**Aim of the task**:
Across the entries below, count the lines in which the word "layout" occurs. Reply with the count alone.
··· Material for this task
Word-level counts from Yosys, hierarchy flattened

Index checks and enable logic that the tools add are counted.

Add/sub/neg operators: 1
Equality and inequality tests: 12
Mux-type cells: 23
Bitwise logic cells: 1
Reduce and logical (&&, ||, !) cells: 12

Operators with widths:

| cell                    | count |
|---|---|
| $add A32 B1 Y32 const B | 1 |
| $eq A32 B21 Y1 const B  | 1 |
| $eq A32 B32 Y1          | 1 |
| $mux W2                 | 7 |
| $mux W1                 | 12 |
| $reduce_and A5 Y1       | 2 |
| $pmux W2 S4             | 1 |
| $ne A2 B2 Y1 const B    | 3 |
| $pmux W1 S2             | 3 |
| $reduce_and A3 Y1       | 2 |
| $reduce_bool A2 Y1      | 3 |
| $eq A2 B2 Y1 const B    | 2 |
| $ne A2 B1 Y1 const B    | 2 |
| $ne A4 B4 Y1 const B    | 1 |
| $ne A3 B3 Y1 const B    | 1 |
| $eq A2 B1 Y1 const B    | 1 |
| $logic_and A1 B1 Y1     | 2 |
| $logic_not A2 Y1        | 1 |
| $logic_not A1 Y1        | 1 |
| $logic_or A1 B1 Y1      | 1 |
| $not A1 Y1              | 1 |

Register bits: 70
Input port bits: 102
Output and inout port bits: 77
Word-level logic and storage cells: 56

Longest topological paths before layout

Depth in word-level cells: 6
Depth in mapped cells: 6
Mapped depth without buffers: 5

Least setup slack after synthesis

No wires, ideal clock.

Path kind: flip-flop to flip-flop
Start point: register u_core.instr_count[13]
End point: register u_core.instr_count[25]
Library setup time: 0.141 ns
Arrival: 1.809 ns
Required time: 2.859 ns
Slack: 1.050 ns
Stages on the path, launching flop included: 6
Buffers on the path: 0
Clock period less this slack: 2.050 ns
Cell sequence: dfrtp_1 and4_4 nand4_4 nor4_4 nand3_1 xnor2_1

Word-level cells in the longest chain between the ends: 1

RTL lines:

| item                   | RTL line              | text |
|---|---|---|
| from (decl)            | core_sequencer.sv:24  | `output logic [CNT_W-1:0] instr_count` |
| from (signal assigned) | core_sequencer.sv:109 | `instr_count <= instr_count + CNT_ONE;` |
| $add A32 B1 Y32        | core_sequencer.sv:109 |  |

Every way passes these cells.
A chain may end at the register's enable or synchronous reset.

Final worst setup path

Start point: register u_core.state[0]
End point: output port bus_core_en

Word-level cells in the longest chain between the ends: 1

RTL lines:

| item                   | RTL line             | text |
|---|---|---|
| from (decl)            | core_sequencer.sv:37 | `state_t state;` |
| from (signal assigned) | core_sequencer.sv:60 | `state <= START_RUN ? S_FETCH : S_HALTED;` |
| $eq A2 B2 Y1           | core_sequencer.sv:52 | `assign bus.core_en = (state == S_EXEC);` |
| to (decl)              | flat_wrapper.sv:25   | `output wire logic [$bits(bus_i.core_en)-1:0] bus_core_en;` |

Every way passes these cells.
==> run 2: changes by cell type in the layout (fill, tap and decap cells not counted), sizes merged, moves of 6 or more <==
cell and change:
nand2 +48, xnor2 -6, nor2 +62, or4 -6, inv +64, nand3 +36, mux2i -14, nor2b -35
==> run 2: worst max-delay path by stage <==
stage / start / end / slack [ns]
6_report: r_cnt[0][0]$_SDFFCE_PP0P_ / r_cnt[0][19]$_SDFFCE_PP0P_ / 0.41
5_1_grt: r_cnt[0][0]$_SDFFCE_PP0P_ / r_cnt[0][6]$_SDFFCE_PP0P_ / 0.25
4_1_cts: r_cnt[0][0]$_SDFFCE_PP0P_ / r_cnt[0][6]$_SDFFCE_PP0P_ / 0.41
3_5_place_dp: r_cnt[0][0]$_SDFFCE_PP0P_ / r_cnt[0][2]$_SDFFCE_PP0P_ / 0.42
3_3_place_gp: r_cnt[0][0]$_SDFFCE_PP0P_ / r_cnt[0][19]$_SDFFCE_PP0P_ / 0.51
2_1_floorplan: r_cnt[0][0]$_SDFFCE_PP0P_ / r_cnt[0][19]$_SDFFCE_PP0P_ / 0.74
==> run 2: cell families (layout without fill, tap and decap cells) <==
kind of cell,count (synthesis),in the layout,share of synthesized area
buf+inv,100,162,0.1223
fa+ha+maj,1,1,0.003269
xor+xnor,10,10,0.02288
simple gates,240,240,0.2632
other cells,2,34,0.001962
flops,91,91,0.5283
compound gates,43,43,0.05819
### src/rtl/mcpu_seq_if.sv
// Sequencer-side bundle: run/class/memory-handshake inputs, stage enables, status and counters.
// The sequencer takes the master view; decode, memory and the datapath see the slave view.
interface mcpu_seq_if #(
    parameter int CNT_W = 32
);
    logic             run;
    logic             is_mem;
    logic             is_load;
    logic             no_wb;
    logic             mem_ready;
    logic             clr_cnt;
    logic             mem_req;
    logic             IF_signal;
    logic             ID_signal;
    logic             EX_signal;
    logic             MEM_signal;
    logic             WB_signal;
    logic             IorD_signal;
    logic             IRWr;
    logic             PCWr;
    logic             retire;
    logic             timeout_err;
    logic [2:0]       state;
    logic [CNT_W-1:0] instr_cnt;
    logic [CNT_W-1:0] stall_cnt;

    modport master (
        input  run, is_mem, is_load, no_wb, mem_ready, clr_cnt,
        output mem_req, IF_signal, ID_signal, EX_signal, MEM_signal, WB_signal,
               IorD_signal, IRWr, PCWr, retire, timeout_err, state, instr_cnt, stall_cnt
    );

    modport slave (
        output run, is_mem, is_load, no_wb, mem_ready, clr_cnt,
        input  mem_req, IF_signal, ID_signal, EX_signal, MEM_signal, WB_signal,
               IorD_signal, IRWr, PCWr, retire, timeout_err, state, instr_cnt, stall_cnt
    );
endinterface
······
**Written response**:
4